→ **EXERCISE GOAL**:
If a line in the entries below contains the word "recovery", it counts; report how many such lines there are, and only that number.

---- DATASET EXCERPTS

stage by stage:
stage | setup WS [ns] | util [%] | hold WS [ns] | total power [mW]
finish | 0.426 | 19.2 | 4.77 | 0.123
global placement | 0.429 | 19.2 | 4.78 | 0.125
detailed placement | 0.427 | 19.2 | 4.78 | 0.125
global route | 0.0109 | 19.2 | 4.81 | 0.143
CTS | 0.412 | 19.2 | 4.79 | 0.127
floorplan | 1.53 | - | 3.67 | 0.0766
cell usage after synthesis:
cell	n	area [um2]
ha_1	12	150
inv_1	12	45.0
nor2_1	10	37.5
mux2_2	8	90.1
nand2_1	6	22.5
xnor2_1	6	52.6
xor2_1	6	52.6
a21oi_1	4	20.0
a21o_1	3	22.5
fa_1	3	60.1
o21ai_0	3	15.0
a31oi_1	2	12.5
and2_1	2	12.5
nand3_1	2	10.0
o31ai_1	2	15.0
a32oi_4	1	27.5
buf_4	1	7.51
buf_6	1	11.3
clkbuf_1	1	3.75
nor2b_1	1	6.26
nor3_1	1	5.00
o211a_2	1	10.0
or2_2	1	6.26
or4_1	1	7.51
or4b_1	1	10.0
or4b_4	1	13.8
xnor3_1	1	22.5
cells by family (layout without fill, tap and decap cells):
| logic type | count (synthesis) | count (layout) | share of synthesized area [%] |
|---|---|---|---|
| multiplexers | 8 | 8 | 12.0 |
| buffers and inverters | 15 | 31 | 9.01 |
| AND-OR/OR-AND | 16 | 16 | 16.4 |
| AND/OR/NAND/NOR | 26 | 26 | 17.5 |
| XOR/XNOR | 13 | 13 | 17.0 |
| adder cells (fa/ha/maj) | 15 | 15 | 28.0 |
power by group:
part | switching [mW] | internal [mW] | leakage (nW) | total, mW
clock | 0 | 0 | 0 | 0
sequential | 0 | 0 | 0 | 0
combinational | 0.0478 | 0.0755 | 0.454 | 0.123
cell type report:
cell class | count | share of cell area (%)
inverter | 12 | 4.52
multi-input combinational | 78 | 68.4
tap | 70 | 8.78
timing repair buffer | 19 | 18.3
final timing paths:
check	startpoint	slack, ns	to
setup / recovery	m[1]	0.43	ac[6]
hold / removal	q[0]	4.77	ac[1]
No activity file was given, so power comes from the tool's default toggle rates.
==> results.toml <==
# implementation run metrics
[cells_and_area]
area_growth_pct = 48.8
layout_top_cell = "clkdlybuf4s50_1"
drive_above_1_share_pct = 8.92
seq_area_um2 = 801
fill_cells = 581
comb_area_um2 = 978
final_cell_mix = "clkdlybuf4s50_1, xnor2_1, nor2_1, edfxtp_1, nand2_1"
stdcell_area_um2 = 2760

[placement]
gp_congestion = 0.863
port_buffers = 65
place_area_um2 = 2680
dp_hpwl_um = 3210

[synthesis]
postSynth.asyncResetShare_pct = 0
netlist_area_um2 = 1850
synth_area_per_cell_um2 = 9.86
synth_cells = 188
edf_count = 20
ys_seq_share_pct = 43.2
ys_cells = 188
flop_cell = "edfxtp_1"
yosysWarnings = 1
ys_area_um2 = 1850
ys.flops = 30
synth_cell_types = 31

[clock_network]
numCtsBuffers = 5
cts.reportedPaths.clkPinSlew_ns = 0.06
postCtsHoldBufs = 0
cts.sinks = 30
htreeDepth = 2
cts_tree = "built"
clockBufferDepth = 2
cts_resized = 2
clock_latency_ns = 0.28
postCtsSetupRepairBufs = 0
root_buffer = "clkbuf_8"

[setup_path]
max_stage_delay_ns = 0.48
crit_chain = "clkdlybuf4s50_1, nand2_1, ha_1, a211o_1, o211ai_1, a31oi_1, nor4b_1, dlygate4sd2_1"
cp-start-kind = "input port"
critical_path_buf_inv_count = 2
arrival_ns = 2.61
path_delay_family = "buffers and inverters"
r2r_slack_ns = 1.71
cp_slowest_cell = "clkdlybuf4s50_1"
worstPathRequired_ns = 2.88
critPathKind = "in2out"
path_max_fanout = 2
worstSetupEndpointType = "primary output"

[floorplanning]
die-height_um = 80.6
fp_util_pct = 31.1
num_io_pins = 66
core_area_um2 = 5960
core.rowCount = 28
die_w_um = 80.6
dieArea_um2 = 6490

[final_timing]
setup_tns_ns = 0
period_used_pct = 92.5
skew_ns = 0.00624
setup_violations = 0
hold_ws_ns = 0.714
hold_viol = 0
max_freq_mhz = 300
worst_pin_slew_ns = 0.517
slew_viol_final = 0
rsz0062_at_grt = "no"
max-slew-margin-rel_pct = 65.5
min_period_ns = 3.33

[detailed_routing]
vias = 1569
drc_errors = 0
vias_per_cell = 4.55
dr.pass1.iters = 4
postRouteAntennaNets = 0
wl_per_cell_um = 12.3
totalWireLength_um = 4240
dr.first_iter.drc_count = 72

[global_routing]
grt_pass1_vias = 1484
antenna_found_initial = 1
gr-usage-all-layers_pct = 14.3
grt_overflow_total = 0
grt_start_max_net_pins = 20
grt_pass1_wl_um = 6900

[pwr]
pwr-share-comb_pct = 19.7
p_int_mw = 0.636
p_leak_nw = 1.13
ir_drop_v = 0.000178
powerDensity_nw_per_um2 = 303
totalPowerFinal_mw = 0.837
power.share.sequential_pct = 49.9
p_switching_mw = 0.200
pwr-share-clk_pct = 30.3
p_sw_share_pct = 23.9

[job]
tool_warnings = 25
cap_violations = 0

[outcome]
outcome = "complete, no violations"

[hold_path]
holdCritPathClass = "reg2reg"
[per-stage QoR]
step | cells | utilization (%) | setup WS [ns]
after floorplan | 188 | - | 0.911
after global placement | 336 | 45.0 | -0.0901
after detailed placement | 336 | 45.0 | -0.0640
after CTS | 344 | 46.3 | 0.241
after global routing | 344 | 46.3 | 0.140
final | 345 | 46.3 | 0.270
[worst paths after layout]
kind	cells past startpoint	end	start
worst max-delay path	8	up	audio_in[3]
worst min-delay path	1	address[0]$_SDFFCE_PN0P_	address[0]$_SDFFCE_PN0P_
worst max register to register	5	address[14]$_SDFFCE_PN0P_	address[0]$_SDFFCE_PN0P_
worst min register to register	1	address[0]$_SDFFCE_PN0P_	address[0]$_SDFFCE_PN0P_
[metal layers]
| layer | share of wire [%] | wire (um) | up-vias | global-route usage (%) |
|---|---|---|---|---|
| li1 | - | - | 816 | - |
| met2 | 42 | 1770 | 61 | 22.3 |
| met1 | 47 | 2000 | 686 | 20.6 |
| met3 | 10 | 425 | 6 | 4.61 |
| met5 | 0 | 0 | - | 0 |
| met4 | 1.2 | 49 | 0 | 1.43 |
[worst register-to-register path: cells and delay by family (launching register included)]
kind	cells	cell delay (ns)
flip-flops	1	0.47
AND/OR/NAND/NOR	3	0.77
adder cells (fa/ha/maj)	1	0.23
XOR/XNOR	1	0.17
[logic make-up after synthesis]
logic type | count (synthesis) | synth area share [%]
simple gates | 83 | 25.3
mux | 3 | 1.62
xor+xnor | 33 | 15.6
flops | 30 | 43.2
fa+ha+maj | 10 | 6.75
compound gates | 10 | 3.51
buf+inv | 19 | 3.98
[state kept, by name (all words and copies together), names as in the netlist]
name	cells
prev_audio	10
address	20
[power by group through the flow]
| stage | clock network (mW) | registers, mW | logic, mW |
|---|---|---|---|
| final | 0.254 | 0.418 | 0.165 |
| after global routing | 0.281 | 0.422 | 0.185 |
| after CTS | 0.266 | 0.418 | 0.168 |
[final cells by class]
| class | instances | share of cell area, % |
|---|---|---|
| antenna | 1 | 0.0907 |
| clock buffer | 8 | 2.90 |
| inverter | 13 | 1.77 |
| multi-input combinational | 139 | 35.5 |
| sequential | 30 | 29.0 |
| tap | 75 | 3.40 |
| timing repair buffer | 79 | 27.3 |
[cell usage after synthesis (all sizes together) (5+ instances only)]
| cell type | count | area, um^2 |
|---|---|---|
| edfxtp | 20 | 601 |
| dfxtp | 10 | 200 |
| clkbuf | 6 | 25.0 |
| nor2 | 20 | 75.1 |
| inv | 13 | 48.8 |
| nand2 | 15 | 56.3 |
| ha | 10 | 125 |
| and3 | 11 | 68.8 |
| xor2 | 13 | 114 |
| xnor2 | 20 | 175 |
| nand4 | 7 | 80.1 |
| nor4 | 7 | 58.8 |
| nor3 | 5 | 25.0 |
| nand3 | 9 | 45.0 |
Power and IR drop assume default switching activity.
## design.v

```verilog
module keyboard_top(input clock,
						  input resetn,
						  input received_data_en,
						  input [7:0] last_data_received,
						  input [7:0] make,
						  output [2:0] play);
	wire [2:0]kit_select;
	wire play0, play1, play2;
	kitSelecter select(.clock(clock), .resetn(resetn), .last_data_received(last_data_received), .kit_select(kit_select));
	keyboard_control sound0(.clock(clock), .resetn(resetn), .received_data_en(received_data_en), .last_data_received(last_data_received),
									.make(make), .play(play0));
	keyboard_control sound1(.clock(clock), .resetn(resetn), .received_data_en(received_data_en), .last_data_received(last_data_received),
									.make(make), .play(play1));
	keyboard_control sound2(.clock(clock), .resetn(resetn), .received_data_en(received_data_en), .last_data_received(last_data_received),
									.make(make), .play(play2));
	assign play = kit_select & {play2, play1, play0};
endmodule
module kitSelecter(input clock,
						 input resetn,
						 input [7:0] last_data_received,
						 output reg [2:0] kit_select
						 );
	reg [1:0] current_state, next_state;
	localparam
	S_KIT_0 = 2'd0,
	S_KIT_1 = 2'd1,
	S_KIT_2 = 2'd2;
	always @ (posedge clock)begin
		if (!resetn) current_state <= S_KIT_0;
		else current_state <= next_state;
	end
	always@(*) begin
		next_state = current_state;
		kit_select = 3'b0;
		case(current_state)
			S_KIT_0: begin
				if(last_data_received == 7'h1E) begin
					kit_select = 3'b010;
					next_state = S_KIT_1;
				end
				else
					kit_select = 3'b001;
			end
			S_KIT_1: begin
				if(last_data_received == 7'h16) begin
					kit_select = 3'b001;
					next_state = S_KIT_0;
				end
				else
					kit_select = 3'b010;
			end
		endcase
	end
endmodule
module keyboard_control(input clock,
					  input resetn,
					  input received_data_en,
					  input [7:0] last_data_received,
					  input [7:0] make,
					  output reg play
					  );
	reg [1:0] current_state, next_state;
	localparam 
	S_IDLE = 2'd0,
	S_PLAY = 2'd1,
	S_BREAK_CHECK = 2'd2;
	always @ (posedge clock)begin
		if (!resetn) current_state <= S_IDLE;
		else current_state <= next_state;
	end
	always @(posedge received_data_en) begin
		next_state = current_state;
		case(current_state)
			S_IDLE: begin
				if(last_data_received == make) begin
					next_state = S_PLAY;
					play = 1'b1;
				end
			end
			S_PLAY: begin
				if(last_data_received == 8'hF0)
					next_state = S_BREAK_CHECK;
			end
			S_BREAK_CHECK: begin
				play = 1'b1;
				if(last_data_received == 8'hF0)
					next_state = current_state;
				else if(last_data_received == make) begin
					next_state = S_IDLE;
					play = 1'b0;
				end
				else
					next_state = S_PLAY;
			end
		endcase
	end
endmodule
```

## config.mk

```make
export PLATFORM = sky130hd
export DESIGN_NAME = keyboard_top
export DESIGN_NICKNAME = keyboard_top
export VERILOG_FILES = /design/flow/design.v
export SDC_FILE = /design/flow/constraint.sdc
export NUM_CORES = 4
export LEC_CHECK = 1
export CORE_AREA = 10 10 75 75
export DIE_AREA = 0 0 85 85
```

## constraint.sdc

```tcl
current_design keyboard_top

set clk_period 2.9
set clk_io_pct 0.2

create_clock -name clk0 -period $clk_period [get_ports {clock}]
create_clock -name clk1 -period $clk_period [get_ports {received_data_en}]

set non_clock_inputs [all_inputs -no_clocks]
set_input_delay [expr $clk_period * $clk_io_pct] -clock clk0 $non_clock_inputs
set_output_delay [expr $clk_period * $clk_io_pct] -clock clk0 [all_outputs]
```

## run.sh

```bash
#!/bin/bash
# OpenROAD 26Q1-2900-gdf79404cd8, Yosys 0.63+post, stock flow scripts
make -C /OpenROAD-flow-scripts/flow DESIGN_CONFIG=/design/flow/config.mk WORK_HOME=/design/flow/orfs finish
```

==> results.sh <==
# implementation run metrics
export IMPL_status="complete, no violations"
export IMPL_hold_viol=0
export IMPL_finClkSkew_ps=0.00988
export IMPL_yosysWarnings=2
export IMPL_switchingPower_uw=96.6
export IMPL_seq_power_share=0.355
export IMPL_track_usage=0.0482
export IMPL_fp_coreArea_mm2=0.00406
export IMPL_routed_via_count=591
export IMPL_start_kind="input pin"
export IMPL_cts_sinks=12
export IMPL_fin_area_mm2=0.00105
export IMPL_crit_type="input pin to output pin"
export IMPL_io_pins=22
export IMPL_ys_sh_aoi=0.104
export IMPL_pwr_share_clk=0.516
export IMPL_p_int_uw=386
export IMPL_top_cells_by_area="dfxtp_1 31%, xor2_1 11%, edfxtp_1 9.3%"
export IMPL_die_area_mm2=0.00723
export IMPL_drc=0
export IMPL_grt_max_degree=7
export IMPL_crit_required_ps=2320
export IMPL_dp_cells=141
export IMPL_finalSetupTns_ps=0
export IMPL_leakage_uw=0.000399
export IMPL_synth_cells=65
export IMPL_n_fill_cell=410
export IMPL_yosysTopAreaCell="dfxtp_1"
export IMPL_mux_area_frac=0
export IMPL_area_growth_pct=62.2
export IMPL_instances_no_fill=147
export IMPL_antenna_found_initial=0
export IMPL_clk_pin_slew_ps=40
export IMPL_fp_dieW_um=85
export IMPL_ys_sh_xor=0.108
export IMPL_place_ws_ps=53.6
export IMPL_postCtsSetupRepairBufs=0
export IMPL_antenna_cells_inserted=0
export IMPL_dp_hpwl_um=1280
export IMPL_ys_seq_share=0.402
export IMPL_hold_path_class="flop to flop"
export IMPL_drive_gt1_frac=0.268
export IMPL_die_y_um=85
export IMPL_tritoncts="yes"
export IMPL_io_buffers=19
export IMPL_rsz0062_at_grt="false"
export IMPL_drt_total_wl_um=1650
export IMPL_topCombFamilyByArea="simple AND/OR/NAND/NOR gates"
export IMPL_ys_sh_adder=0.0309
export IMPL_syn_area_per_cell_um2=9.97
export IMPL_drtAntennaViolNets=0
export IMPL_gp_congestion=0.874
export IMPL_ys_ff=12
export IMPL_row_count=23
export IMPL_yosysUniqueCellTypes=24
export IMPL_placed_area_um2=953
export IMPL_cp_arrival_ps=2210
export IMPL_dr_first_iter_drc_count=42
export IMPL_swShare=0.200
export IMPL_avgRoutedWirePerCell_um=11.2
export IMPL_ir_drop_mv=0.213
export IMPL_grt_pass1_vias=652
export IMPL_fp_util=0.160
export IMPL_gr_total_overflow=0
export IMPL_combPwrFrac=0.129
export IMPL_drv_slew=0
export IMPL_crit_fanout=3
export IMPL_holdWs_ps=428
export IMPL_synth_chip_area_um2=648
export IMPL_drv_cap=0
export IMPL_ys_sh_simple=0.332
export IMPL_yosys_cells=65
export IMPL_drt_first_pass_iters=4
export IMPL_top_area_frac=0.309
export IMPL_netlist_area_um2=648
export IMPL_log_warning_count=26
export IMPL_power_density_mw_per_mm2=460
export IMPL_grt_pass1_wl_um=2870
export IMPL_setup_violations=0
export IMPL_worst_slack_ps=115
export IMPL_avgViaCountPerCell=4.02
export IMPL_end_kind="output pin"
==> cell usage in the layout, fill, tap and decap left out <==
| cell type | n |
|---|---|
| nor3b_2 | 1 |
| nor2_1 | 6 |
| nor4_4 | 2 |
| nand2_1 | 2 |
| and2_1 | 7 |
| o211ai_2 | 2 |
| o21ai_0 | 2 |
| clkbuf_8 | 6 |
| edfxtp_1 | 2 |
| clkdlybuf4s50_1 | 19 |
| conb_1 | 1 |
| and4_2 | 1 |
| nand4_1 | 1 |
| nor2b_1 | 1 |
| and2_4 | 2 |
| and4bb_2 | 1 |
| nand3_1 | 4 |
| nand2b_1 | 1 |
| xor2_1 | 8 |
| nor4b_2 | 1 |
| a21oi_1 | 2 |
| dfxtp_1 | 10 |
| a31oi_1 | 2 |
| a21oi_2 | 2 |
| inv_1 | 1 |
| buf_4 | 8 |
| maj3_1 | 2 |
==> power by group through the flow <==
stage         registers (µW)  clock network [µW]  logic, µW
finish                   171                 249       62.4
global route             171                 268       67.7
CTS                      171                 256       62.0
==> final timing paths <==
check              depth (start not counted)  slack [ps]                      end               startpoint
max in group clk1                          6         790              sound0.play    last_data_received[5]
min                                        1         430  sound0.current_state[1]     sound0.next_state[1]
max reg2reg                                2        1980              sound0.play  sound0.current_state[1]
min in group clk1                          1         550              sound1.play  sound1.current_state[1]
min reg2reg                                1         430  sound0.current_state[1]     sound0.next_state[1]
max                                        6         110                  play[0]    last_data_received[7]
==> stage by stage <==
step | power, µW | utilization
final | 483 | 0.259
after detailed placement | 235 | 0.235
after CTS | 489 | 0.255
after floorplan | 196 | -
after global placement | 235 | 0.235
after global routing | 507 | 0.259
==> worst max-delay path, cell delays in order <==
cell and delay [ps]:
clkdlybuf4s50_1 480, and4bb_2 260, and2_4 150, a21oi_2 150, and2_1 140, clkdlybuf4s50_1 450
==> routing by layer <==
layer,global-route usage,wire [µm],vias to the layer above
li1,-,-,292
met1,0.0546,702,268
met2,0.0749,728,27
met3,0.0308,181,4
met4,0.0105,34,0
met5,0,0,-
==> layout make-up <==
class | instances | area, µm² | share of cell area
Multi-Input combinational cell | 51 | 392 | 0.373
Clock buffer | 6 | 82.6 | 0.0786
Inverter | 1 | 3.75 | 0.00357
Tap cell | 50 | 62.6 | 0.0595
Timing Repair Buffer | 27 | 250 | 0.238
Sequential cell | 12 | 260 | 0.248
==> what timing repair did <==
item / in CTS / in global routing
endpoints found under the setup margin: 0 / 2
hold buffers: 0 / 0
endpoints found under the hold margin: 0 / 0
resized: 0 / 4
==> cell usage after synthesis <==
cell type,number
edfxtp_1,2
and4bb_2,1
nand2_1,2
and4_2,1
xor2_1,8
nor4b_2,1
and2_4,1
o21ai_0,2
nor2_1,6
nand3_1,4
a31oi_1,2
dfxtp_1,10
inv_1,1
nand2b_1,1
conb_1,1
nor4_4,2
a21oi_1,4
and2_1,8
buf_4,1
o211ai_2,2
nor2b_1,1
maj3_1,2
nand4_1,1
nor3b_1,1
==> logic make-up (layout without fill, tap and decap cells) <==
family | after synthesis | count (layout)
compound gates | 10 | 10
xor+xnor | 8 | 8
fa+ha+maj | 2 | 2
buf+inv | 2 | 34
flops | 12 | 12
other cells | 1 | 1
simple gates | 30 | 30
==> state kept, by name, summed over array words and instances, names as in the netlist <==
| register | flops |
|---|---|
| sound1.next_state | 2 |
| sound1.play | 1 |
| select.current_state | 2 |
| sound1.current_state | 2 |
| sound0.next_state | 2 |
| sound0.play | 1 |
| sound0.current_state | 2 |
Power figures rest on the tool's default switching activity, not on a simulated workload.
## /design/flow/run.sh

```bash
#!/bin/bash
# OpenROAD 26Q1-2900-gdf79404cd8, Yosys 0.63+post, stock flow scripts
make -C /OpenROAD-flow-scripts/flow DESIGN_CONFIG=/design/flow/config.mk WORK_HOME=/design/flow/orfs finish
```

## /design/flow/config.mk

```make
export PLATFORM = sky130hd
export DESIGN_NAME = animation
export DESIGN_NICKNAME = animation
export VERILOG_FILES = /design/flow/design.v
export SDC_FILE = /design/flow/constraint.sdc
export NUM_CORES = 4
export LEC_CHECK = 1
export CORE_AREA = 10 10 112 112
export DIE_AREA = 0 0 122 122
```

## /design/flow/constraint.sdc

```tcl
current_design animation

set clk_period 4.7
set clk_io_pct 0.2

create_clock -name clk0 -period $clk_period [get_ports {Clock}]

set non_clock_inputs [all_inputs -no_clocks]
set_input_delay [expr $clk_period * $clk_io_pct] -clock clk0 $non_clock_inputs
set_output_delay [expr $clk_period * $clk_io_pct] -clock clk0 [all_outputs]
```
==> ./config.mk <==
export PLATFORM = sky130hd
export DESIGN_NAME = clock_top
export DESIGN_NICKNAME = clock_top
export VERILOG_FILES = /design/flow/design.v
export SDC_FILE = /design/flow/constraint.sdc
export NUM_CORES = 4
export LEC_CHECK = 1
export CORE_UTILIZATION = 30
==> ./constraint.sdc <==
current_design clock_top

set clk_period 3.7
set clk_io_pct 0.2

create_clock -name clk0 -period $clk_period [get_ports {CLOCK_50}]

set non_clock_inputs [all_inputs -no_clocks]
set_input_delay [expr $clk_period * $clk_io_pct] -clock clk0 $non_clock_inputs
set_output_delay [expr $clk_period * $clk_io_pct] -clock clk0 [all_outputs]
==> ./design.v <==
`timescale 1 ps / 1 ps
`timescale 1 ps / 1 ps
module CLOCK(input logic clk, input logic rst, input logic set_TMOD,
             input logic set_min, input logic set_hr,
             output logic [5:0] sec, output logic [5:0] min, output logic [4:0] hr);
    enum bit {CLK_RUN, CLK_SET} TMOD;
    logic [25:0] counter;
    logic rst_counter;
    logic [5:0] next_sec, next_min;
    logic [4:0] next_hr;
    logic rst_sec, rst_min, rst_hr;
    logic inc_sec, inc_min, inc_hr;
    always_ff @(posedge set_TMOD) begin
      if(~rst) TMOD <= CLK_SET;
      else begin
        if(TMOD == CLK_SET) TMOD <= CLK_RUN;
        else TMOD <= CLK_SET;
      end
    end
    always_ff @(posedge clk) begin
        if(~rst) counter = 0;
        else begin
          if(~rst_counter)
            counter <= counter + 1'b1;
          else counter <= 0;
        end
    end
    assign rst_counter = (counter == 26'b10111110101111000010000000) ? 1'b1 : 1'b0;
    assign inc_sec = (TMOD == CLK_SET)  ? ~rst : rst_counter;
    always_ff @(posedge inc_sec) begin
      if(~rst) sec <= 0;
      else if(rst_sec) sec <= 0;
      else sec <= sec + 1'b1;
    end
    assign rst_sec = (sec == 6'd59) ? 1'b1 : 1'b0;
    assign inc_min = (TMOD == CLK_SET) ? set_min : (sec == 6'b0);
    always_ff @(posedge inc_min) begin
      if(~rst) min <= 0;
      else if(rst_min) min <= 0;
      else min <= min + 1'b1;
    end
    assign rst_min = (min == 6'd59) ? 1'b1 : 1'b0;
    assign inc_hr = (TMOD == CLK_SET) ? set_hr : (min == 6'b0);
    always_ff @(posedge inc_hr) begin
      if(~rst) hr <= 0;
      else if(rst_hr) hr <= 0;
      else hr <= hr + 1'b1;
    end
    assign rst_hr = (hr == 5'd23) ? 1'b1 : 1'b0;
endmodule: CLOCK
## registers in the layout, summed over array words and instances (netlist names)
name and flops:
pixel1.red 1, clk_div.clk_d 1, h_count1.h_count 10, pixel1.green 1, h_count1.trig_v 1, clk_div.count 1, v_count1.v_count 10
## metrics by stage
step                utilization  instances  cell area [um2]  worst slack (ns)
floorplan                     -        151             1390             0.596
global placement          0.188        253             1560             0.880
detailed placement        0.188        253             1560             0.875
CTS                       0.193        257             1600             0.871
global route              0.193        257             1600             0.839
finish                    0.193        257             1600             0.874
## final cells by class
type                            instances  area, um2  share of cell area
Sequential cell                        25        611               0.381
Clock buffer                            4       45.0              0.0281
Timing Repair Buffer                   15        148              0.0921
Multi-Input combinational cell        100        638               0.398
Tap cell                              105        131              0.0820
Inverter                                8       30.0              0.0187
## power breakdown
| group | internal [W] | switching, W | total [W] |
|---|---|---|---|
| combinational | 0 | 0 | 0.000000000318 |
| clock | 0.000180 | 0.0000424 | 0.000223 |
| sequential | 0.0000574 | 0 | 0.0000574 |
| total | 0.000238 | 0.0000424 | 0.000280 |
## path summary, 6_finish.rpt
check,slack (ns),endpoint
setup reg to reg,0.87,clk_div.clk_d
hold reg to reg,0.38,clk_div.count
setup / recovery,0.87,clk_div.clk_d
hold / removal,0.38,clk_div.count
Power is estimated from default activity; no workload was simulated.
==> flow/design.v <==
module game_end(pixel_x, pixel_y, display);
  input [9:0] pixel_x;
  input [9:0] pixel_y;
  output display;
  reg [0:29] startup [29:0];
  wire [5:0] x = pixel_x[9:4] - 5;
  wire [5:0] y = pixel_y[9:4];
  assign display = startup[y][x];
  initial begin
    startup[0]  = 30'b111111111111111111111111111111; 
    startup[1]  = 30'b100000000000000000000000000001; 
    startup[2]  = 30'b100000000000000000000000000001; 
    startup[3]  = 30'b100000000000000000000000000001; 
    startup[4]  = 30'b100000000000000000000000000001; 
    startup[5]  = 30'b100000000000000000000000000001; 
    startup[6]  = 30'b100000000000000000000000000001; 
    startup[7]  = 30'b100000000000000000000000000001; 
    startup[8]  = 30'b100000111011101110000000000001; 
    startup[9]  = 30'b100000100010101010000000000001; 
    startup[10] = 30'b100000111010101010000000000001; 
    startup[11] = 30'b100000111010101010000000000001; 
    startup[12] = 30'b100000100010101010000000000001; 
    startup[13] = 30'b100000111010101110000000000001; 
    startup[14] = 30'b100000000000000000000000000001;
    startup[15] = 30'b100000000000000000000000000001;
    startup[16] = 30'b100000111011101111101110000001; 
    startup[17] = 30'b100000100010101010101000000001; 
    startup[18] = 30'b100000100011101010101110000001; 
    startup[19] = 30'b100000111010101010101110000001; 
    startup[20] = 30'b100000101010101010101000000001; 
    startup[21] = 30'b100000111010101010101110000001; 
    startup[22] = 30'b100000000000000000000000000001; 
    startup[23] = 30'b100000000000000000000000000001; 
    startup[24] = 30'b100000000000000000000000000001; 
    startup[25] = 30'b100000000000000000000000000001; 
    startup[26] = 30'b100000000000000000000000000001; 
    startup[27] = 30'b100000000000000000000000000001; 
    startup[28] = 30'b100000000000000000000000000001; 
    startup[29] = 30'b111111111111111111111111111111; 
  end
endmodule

--------

→ **ANSWER**:
2